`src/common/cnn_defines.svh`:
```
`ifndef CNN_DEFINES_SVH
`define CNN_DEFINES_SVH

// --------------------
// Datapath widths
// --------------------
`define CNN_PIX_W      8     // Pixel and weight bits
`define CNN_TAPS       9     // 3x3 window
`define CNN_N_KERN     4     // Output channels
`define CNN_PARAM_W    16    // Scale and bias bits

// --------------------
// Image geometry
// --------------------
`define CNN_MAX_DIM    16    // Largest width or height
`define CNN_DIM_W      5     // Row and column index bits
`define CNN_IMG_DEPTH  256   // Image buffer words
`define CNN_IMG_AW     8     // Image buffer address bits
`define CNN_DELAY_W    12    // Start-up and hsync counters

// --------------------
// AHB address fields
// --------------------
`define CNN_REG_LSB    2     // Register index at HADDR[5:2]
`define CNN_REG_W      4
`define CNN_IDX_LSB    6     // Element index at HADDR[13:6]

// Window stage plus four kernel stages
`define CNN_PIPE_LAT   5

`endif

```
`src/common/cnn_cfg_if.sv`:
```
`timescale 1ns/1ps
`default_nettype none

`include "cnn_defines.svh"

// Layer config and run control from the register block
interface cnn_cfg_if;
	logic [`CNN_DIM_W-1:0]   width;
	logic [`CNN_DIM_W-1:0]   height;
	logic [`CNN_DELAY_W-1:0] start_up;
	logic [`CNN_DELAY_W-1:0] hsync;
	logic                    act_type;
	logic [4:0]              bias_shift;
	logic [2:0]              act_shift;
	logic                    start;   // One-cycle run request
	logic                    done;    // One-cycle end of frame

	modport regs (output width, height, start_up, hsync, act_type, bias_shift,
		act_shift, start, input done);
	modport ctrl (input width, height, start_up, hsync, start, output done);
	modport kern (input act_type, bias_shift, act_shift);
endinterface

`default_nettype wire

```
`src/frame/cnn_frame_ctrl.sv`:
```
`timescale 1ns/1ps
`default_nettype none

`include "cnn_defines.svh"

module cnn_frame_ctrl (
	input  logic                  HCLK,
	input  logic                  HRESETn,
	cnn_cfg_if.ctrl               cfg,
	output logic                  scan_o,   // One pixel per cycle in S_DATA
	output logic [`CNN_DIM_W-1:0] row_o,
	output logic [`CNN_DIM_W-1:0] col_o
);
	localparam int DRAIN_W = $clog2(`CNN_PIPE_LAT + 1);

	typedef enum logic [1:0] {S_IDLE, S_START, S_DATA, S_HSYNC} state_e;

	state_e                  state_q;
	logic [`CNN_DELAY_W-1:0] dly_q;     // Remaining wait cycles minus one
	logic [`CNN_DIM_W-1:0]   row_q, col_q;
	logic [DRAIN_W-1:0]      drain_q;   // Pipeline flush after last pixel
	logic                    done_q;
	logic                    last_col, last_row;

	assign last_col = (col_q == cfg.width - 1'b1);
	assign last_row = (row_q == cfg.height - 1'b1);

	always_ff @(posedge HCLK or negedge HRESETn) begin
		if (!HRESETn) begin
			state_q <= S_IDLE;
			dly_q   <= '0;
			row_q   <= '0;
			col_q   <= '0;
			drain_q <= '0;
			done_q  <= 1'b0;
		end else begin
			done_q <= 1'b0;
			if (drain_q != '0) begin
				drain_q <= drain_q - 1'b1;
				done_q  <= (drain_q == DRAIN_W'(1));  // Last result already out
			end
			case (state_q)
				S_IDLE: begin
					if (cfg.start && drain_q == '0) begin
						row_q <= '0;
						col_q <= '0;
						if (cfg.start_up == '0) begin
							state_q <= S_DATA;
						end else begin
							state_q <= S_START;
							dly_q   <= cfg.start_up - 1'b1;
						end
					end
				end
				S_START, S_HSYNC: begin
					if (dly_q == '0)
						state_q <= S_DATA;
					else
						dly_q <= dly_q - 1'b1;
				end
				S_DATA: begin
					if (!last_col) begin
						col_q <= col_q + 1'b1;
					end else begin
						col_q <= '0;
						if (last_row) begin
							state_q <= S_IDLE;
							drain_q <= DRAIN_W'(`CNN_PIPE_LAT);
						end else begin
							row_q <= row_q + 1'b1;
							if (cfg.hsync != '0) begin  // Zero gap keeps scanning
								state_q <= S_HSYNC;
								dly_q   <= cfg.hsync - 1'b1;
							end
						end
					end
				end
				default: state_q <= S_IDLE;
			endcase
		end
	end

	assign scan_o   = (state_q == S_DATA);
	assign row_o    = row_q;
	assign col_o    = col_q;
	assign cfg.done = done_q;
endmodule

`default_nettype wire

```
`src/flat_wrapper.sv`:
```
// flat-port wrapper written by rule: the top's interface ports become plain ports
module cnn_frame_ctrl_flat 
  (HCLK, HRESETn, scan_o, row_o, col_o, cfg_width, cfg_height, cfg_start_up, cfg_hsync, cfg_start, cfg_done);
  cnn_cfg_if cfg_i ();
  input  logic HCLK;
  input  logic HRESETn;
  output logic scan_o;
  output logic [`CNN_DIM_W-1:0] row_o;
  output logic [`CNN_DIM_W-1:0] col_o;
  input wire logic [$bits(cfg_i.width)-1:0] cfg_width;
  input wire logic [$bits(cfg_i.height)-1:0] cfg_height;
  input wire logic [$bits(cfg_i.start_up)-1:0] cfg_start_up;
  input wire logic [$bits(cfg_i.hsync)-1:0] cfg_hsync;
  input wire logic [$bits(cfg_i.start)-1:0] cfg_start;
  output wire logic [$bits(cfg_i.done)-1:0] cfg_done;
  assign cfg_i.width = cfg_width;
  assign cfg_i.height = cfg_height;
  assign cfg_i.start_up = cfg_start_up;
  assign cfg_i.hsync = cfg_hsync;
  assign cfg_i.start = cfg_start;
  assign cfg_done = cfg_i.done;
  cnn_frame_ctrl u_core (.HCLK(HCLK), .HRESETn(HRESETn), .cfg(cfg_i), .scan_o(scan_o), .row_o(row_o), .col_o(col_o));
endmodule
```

________________

→ **TASK DESCRIPTION**: Filter the lines above so that only those with the string "index" remain, then copy them.

→ **EXERCISE ANSWER**:
`define CNN_DIM_W      5     // Row and column index bits
`define CNN_REG_LSB    2     // Register index at HADDR[5:2]
`define CNN_IDX_LSB    6     // Element index at HADDR[13:6]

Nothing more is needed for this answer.